> _The problem_:
Transcribe the data below verbatim from the line with "export CAP_MARGIN = 20" to the line with "register index 0.". Include both of those lines.

◆ ◆ ◆ ◆ ◆

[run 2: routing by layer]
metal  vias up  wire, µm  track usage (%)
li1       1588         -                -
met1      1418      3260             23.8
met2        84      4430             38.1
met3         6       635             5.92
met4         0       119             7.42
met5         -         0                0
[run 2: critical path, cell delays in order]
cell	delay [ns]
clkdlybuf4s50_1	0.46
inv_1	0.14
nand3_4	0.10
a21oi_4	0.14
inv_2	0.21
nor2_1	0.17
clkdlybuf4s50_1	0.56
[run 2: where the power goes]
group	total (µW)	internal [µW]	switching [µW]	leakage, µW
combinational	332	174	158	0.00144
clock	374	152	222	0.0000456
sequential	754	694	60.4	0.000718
### config.mk
export PLATFORM = sky130hd
export DESIGN_NAME = spi_flash_seq
export DESIGN_NICKNAME = d
export VERILOG_FILES = /design/src/rtl/spi_flash_seq.sv
export SDC_FILE = /design/constraint.sdc
export NUM_CORES = 1
export LEC_CHECK = 0
export CAP_MARGIN = 20
export CORE_ASPECT_RATIO = 1.2
export CORE_MARGIN = 2
export CORE_UTILIZATION = 45
export CTS_CLUSTER_SIZE = 28
export DETAILED_ROUTE_END_ITERATION = 7
export HOLD_SLACK_MARGIN = 0.12
export PLACE_DENSITY = 0.63
export SLEW_MARGIN = 20
export SYNTH_ARGS = -nofsm -noshare
export SYNTH_HDL_FRONTEND = slang
export SYNTH_SLANG_ARGS = --single-unit
### constraint.sdc
create_clock -name clk -period 5.6 [get_ports clk]
set_input_delay 1.12 -clock clk [delete_from_list [all_inputs] [get_ports clk]]
set_output_delay 1.12 -clock clk [all_outputs]
set_load 0.05 [all_outputs]
### src/rtl/rf_read_arbiter_if.sv
// Requester-side bundle for rf_read_arbiter: core and network request/response
// channels plus the shared response data. Optional build macro: RF_ARB_ZERO_X0_EN.
interface rf_read_arbiter_if #(
    parameter int DATA_W = 32,
    parameter int ADDR_W = 5
);
    logic              core_req_valid;
    logic              core_req_ready;
    logic [ADDR_W-1:0] core_rs1;
    logic [ADDR_W-1:0] core_rs2;
    logic              core_rsp_valid;
    logic              core_rsp_ready;

    logic              net_req_valid;
    logic              net_req_ready;
    logic [ADDR_W-1:0] net_rs1;
    logic [ADDR_W-1:0] net_rs2;
    logic              net_rsp_valid;
    logic              net_rsp_ready;

    logic [DATA_W-1:0] rsp_data1;
    logic [DATA_W-1:0] rsp_data2;

    modport master (
        output core_req_valid, core_rs1, core_rs2, core_rsp_ready,
        output net_req_valid, net_rs1, net_rs2, net_rsp_ready,
        input  core_req_ready, core_rsp_valid,
        input  net_req_ready, net_rsp_valid,
        input  rsp_data1, rsp_data2
    );

    modport slave (
        input  core_req_valid, core_rs1, core_rs2, core_rsp_ready,
        input  net_req_valid, net_rs1, net_rs2, net_rsp_ready,
        output core_req_ready, core_rsp_valid,
        output net_req_ready, net_rsp_valid,
        output rsp_data1, rsp_data2
    );
endinterface

### src/rtl/rf_read_arbiter.sv
// Round-robin arbiter/sequencer sharing the register-file dual read mux between
// core and network. Define RF_ARB_ZERO_X0_EN to return zero for register index 0.
module rf_read_arbiter #(
    parameter int DATA_W = 32,
    parameter int ADDR_W = 5
) (
    input  logic              clk,
    input  logic              rst,
    rf_read_arbiter_if.slave  bus,
    output logic [ADDR_W-1:0] selrs1,
    output logic [ADDR_W-1:0] selrs2,
    output logic              reg_select,
    input  logic [DATA_W-1:0] mux_data1,
    input  logic [DATA_W-1:0] mux_data2,
    output logic              busy
);
    localparam logic [1:0] ST_IDLE = 2'd0;
    localparam logic [1:0] ST_SEL  = 2'd1;
    localparam logic [1:0] ST_CAP  = 2'd2;
    localparam logic [1:0] ST_RESP = 2'd3;

    logic [1:0]        state;
    logic              last_grant;   // 0 core, 1 net
    logic              grant_core;
    logic              grant_net;
    logic              accept;
    logic              owner_ready;
    logic [DATA_W-1:0] cap1;
    logic [DATA_W-1:0] cap2;
    logic [DATA_W-1:0] rsp_q1;
    logic [DATA_W-1:0] rsp_q2;

    // On a tie the requester that did not win last time is granted.
    always_comb begin
        grant_core  = bus.core_req_valid & (~bus.net_req_valid | last_grant);
        grant_net   = bus.net_req_valid & (~bus.core_req_valid | ~last_grant);
        accept      = (state == ST_IDLE) & (bus.core_req_valid | bus.net_req_valid);
        owner_ready = reg_select ? bus.net_rsp_ready : bus.core_rsp_ready;
    end

    always_comb begin
`ifdef RF_ARB_ZERO_X0_EN
        cap1 = (selrs1 == '0) ? '0 : mux_data1;
        cap2 = (selrs2 == '0) ? '0 : mux_data2;
`else
        cap1 = mux_data1;
        cap2 = mux_data2;
`endif
    end

    always_comb begin
        bus.core_req_ready = (state == ST_IDLE) & grant_core;
        bus.net_req_ready  = (state == ST_IDLE) & grant_net;
        bus.core_rsp_valid = (state == ST_RESP) & ~reg_select;
        bus.net_rsp_valid  = (state == ST_RESP) & reg_select;
        bus.rsp_data1      = rsp_q1;
        bus.rsp_data2      = rsp_q2;
        busy               = (state != ST_IDLE);
    end

    always_ff @(posedge clk or posedge rst) begin
        if (rst) begin
            state      <= ST_IDLE;
            last_grant <= 1'b1;
            reg_select <= 1'b0;
            selrs1     <= '0;
            selrs2     <= '0;
            rsp_q1     <= '0;
            rsp_q2     <= '0;
        end else begin
            case (state)
                ST_IDLE: begin
                    if (accept) begin
                        state      <= ST_SEL;
                        reg_select <= grant_net;
                        last_grant <= grant_net;
                        selrs1     <= grant_net ? bus.net_rs1 : bus.core_rs1;
                        selrs2     <= grant_net ? bus.net_rs2 : bus.core_rs2;
                    end
                end
                ST_SEL: state <= ST_CAP;
                ST_CAP: begin
                    rsp_q1 <= cap1;
                    rsp_q2 <= cap2;
                    state  <= ST_RESP;
                end
                ST_RESP: begin
                    if (owner_ready) state <= ST_IDLE;
                end
                default: state <= ST_IDLE;
            endcase
        end
    end
endmodule
**src/rtl/apb_cmd_pkg.sv**
```systemverilog
// Shared types and field layout for the APB command master.
// Command word is {write, addr, wdata}; response word is {timeout_flag, pslverr, prdata}.
package apb_cmd_pkg;

    typedef enum logic [1:0] {
        IDLE   = 2'd0,
        SETUP  = 2'd1,
        ACCESS = 2'd2,
        RESP   = 2'd3
    } state_e;

    // Fixed low-order field offsets; upper offsets scale with the bus widths.
    localparam int unsigned cmd_wdata_lsb  = 0;
    localparam int unsigned rsp_prdata_lsb = 0;

    function automatic int unsigned cmd_width(input int unsigned aw, input int unsigned dw);
        return 1 + aw + dw;
    endfunction

    function automatic int unsigned cmd_addr_lsb(input int unsigned dw);
        return dw;
    endfunction

    function automatic int unsigned cmd_write_bit(input int unsigned aw, input int unsigned dw);
        return aw + dw;
    endfunction

    function automatic int unsigned rsp_width(input int unsigned dw);
        return dw + 2;
    endfunction

    function automatic int unsigned rsp_slverr_bit(input int unsigned dw);
        return dw;
    endfunction

    function automatic int unsigned rsp_timeout_bit(input int unsigned dw);
        return dw + 1;
    endfunction

    // Never narrower than one bit, so a disabled timeout still yields a legal counter.
    function automatic int unsigned ctr_width(input int unsigned t);
        return (t == 0) ? 1 : $clog2(t + 1);
    endfunction

endpackage

```
**src/rtl/apb_cmd_master_timeout_ctr.sv**
```systemverilog
// Saturating ACCESS-cycle counter; expired flags the last permitted wait cycle.
module apb_timeout_ctr
    import apb_cmd_pkg::*;
#(
    parameter int unsigned timeout = 16
) (
    input  logic clk,
    input  logic rst_n,
    input  logic clear,
    input  logic enable,
    output logic expired
);

    localparam int unsigned cw = ctr_width(timeout);

    logic [cw-1:0] cnt;

    always_ff @(posedge clk or negedge rst_n) begin
        if (!rst_n) begin
            cnt <= '0;
        end else if (clear) begin
            cnt <= '0;
        end else if (enable && (cnt != '1)) begin
            cnt <= cnt + cw'(1);
        end
    end

    // A zero timeout never expires.
    assign expired = (timeout != 0) && (cnt == cw'(timeout - 1));

endmodule

```
**src/rtl/apb_cmd_master.sv**
```systemverilog
// APB3 requester: pops commands from a show-ahead FIFO, runs one APB transfer
// per command and pushes one response word per transfer, in order.
module apb_cmd_master
    import apb_cmd_pkg::*;
#(
    parameter int unsigned addr_width = 8,
    parameter int unsigned data_width = 32,
    parameter int unsigned timeout    = 16
) (
    input  logic                                      clk,
    input  logic                                      rst_n,
    input  logic                                      cmd_empty,
    input  logic [cmd_width(addr_width, data_width)-1:0] cmd_dout,
    output logic                                      cmd_rd_en,
    input  logic                                      rsp_full,
    output logic [rsp_width(data_width)-1:0]          rsp_din,
    output logic                                      rsp_wr_en,
    output logic                                      psel,
    output logic                                      penable,
    output logic                                      pwrite,
    output logic [addr_width-1:0]                     paddr,
    output logic [data_width-1:0]                     pwdata,
    input  logic                                      pready,
    input  logic                                      pslverr,
    input  logic [data_width-1:0]                     prdata,
    output logic                                      busy
);

    localparam int unsigned wr_bit   = cmd_write_bit(addr_width, data_width);
    localparam int unsigned addr_lsb = cmd_addr_lsb(data_width);

    state_e state;
    logic   ctr_clear;
    logic   ctr_en;
    logic   expired;

    apb_timeout_ctr #(
        .timeout (timeout)
    ) u_timeout_ctr (
        .clk     (clk),
        .rst_n   (rst_n),
        .clear   (ctr_clear),
        .enable  (ctr_en),
        .expired (expired)
    );

    assign ctr_clear = (state == SETUP);
    assign ctr_en    = (state == ACCESS) && !pready;

    // Reset parks the FSM in IDLE, so the pop strobe is also gated by rst_n.
    assign cmd_rd_en = rst_n && (state == IDLE) && !cmd_empty;
    assign rsp_wr_en = (state == RESP) && !rsp_full;
    assign busy      = (state != IDLE);

    always_ff @(posedge clk or negedge rst_n) begin
        if (!rst_n) begin
            state   <= IDLE;
            psel    <= 1'b0;
            penable <= 1'b0;
            pwrite  <= 1'b0;
            paddr   <= '0;
            pwdata  <= '0;
            rsp_din <= '0;
        end else begin
            case (state)
                IDLE: begin
                    if (!cmd_empty) begin
                        pwrite <= cmd_dout[wr_bit];
                        paddr  <= cmd_dout[addr_lsb +: addr_width];
                        pwdata <= cmd_dout[cmd_wdata_lsb +: data_width];
                        psel   <= 1'b1;
                        state  <= SETUP;
                    end
                end
                SETUP: begin
                    penable <= 1'b1;
                    state   <= ACCESS;
                end
                ACCESS: begin
                    if (pready) begin
                        rsp_din <= {1'b0, pslverr, pwrite ? {data_width{1'b0}} : prdata};
                        psel    <= 1'b0;
                        penable <= 1'b0;
                        state   <= RESP;
                    end else if (expired) begin
                        rsp_din <= {1'b1, 1'b1, {data_width{1'b0}}};
                        psel    <= 1'b0;
                        penable <= 1'b0;
                        state   <= RESP;
                    end
                end
                RESP: begin
                    if (!rsp_full) begin
                        state <= IDLE;
                    end
                end
                default: begin
                    state   <= IDLE;
                    psel    <= 1'b0;
                    penable <= 1'b0;
                end
            endcase
        end
    end

endmodule

```
**config.mk**
```make
export PLATFORM = sky130hd
export DESIGN_NAME = apb_cmd_master
export DESIGN_NICKNAME = d
export VERILOG_FILES = /design/src/rtl/apb_cmd_pkg.sv /design/src/rtl/apb_cmd_master_timeout_ctr.sv /design/src/rtl/apb_cmd_master.sv
export SDC_FILE = /design/constraint.sdc
export NUM_CORES = 1
export LEC_CHECK = 0
export ABC_AREA = 1
export CELL_PAD_IN_SITES_DETAIL_PLACEMENT = 1
export CELL_PAD_IN_SITES_GLOBAL_PLACEMENT = 2
export CORE_MARGIN = 3
export CORE_UTILIZATION = 40
export CTS_BUF_LIST = sky130_fd_sc_hd__clkbuf_8
export DETAILED_ROUTE_END_ITERATION = 8
export DONT_BUFFER_PORTS = 1
export PLACE_DENSITY = 0.9
export SLEW_MARGIN = 20
export SYNTH_ARGS = -nofsm -noshare
export SYNTH_HDL_FRONTEND = slang
export SYNTH_SLANG_ARGS = --single-unit
```
**constraint.sdc**
```tcl
create_clock -name clk -period 3.2 [get_ports clk]
set_clock_uncertainty 0.2 [all_clocks]
set_input_delay 0.64 -clock clk [delete_from_list [all_inputs] [get_ports clk]]
set_output_delay 0.64 -clock clk [all_outputs]
set_load 0.01 [all_outputs]
```
==> results.py <==
metrics = {
    "floorplan": {
        "pin_count": 159,
        "row_count": 34,
        "placeableCoreArea_sq_um": 8810,
        "dieWidth_um": 101,
        "die_area_sq_um": 10300,
        "start_util_pct": 41.4,
        "die_h_um": 101,
    },
    "logic_synthesis": {
        "synth_top_family_by_area": "simple AND/OR/NAND/NOR gates",
        "synth-simple-area-share_pct": 15.3,
        "synth_area_leaders": "dfrtp_1 (58%), nand2_1 (13%), o21ai_2 (7.9%)",
        "synthXorXnorAreaFrac_pct": 0.240,
        "synth-compound-area-share_pct": 14.8,
        "synth_top_area_cell": "dfrtp_1",
        "synth-adder-area-share_pct": 2.40,
        "syn_nets": 476,
        "synthDistinctLibCells": 20,
        "ys_ff_latch": 84,
        "syn-cell-area_sq_um": 3650,
        "syn_avg_cell_area_sq_um": 9.35,
        "synth.mux.area_fraction_pct": 0,
        "post_synth_inst_count": 390,
        "yosysWarnings": 0,
        "yosys.area.top_type_share_pct": 57.6,
        "ys_seq_area_share_pct": 57.6,
    },
    "pwr": {
        "powerDensity_nw_per_um2": 987,
        "p_leak_nw": 1.98,
        "switching_share_pct": 39.7,
        "pwr-share-comb_pct": 26.1,
        "vdd_drop_max_mv": 0.413,
        "p_int_w": 0.00233,
        "pwr-share-clk_pct": 20.4,
        "pwr-share-seq_pct": 53.5,
        "p_sw_w": 0.00154,
        "p_total_w": 0.00387,
    },
    "route": {
        "drc_errors": 0,
        "drtIter0Drc": 47,
        "firstDrtPassIters": 3,
        "viasPerCell": 4.96,
        "dr_total_vias": 2481,
        "wl_per_cell_um": 16.1,
        "ant_nets": 0,
        "wl_um": 8050,
    },
    "sta": {
        "hold_viol_final": 10,
        "fin_crit_ns": 2.31,
        "max_freq_mhz": 433,
        "setup-violations-final": 0,
        "slew_viol_final": 0,
        "slew_headroom_pct": 50.9,
        "finalSetupTns_ns": 0,
        "rsz0062_at_grt": "no",
        "worst_pin_slew_ns": 0.734,
        "whs_ns": -0.0150,
        "fin_crit_sh_pct": 72.2,
    },
    "global_routing": {
        "grt_usage_pct": 15.3,
        "grt_use_met2_pct": 23.9,
        "busiest_layer": "met2",
        "grtUsageMet3_pct": 7.23,
        "grt-ovfl-total": 0,
        "grt_pass1_vias": 2530,
        "grt_max_degree": 85,
        "grt_pass1_wl_um": 12400,
        "antenna_found_initial": 0,
        "met1_usage_pct": 18.3,
    },
    "place": {
        "io_buffers": 0,
        "dp.cells": 484,
        "place_congestion": 0.729,
        "dp_hpwl_um": 5770,
    },
    "run_status": {
        "status": "finished with violations",
        "violations": "hold timing",
    },
    "layout": {
        "stdcell_count": 500,
        "drive_gt1_share_pct": 15.1,
        "antenna_cells": 0,
        "fin_nets": 474,
        "area_delta_synth_final_pct": 7.38,
        "final_common_cell": "nand2_1",
        "fillerInstances": 1042,
        "final_cell_mix": "nand2_1 (123), dfrtp_1 (84), inv_1 (50)",
    },
    "clocking": {
        "numCtsBuffers": 9,
        "htree_levels": 3,
        "clk_path_buf_depth": 2,
        "cts_tree": "done",
        "cts.clk_slew.worst_paths_ns": 0.08,
        "worstSkewPairLatency_ns": 0.33,
        "cts.sinks": 84,
        "clock-root-buffer": "clkbuf_8",
        "cts_resized": 0,
    },
    "worst_setup_path": {
        "crit_end": "rsp_din[14]",
        "required_ns": 3.25,
        "endpoint_kind": "register",
        "worst-r2r-setup-slack_ns": 0.89,
        "rr_endpoint": "rsp_din[14]",
        "startpoint": "u_timeout_ctr.cnt[0]",
        "critPathMaxFanout": 30,
        "r2r_start": "u_timeout_ctr.cnt[0]",
        "crit_path_start_kind": "register",
        "worstRegToRegCells": 8,
        "crit_arrival_ns": 2.36,
        "path_class": "register to register",
    },
    "flow_run": {
        "drv_cap": 0,
    },
    "hold_path": {
        "hp-class": "primary input to async pin",
    },
}
## cells in the mapped netlist, drive strengths merged
cell type / instances
a21oi: 1
nand4: 1
nand3: 5
nand2: 123
nor2: 13
o21ai: 82
inv: 52
xor2: 1
ha: 7
buf: 17
clkbuf: 2
dfrtp: 84
or2: 2
## layer usage
metal / vias up / wire length (um)
li1: 1200 / -
met1: 1146 / 3360
met2: 125 / 3640
met3: 10 / 968
met4: 0 / 90
met5: - / 0
## area by class of cell
class / instances / area (sq um) / area share (%)
sequential: 84 / 2100 / 53.7
multi-input combinational: 235 / 1200 / 30.7
inverter: 52 / 195 / 4.98
tap: 108 / 135 / 3.45
clock buffer: 9 / 124 / 3.16
clock inverter: 6 / 80.1 / 2.04
timing repair buffer: 6 / 77.6 / 1.98
## cells by family after synthesis
kind of cell	Yosys count
adders and majority gates	7
and+or+nand+nor	144
DFF	84
buffers and inverters	71
xor gates and xnor gates	1
AOI/OAI and AO/OA	83
## critical path, cell delays in order (launching register included)
cell,delay (ns)
dfrtp_1,0.41
ha_1,0.22
nand2_1,0.09
nor2_1,0.07
ha_1,0.22
o21ai_4,0.59
buf_4,0.30
nand2_1,0.07
o21ai_1,0.07
## state kept, by name, summed over array words and instances, names as in the netlist
| register | count |
|---|---|
| rsp_din | 34 |
| pwdata | 32 |
| paddr | 8 |
| u_timeout_ctr.cnt | 5 |
| state | 2 |
| penable | 1 |
| psel | 1 |
| pwrite | 1 |
## repair_timing
item / CTS / global route
hold buffers: 1 / 0
endpoints found under the hold margin: 84 / 0
setup buffers: 0 / 0
setup endpoints to repair: 0 / 0
## worst min path at each step
stage	startpoint	to	slack, ns	depth (start not counted)
CTS	rst_n	pwrite	0.01	1
detailed placement	rst_n	rsp_din[26]	0.15	0
global placement	rst_n	rsp_din[22]	0.15	0
floorplan	rst_n	paddr[0]	0.14	0
finish	rst_n	rsp_din[26]	-0.01	1
global route	rst_n	rsp_din[26]	0.02	1
## stage by stage
step / area (sq um) / setup WS, ns / utilization [%]
after detailed placement: 3680 / 0.876 / 41.8
after global routing: 3920 / 0.676 / 44.5
final: 3920 / 0.890 / 44.5
after floorplan: 3650 / 1.42 / -
after CTS: 3920 / 0.839 / 44.5
after global placement: 3680 / 0.991 / 41.8
## power groups by stage
| stage | clock [W] | combinational [W] | sequential [W] |
|---|---|---|---|
| 2_1_floorplan | 0 | 0.000893 | 0.00197 |
| 3_3_place_gp | 0 | 0.000939 | 0.00209 |
| 3_5_place_dp | 0 | 0.00101 | 0.00210 |
| 4_1_cts | 0.000824 | 0.00104 | 0.00208 |
| 5_1_grt | 0.000874 | 0.00118 | 0.00213 |
| 6_report | 0.000789 | 0.00101 | 0.00207 |
(Power assumes the default switching activity.)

◆ ◆ ◆ ◆ ◆

> _Exercise output_:
export CAP_MARGIN = 20
export CORE_ASPECT_RATIO = 1.2
export CORE_MARGIN = 2
export CORE_UTILIZATION = 45
export CTS_CLUSTER_SIZE = 28
export DETAILED_ROUTE_END_ITERATION = 7
export HOLD_SLACK_MARGIN = 0.12
export PLACE_DENSITY = 0.63
export SLEW_MARGIN = 20
export SYNTH_ARGS = -nofsm -noshare
export SYNTH_HDL_FRONTEND = slang
export SYNTH_SLANG_ARGS = --single-unit
### constraint.sdc
create_clock -name clk -period 5.6 [get_ports clk]
set_input_delay 1.12 -clock clk [delete_from_list [all_inputs] [get_ports clk]]
set_output_delay 1.12 -clock clk [all_outputs]
set_load 0.05 [all_outputs]
### src/rtl/rf_read_arbiter_if.sv
// Requester-side bundle for rf_read_arbiter: core and network request/response
// channels plus the shared response data. Optional build macro: RF_ARB_ZERO_X0_EN.
interface rf_read_arbiter_if #(
    parameter int DATA_W = 32,
    parameter int ADDR_W = 5
);
    logic              core_req_valid;
    logic              core_req_ready;
    logic [ADDR_W-1:0] core_rs1;
    logic [ADDR_W-1:0] core_rs2;
    logic              core_rsp_valid;
    logic              core_rsp_ready;

    logic              net_req_valid;
    logic              net_req_ready;
    logic [ADDR_W-1:0] net_rs1;
    logic [ADDR_W-1:0] net_rs2;
    logic              net_rsp_valid;
    logic              net_rsp_ready;

    logic [DATA_W-1:0] rsp_data1;
    logic [DATA_W-1:0] rsp_data2;

    modport master (
        output core_req_valid, core_rs1, core_rs2, core_rsp_ready,
        output net_req_valid, net_rs1, net_rs2, net_rsp_ready,
        input  core_req_ready, core_rsp_valid,
        input  net_req_ready, net_rsp_valid,
        input  rsp_data1, rsp_data2
    );

    modport slave (
        input  core_req_valid, core_rs1, core_rs2, core_rsp_ready,
        input  net_req_valid, net_rs1, net_rs2, net_rsp_ready,
        output core_req_ready, core_rsp_valid,
        output net_req_ready, net_rsp_valid,
        output rsp_data1, rsp_data2
    );
endinterface

### src/rtl/rf_read_arbiter.sv
// Round-robin arbiter/sequencer sharing the register-file dual read mux between
// core and network. Define RF_ARB_ZERO_X0_EN to return zero for register index 0.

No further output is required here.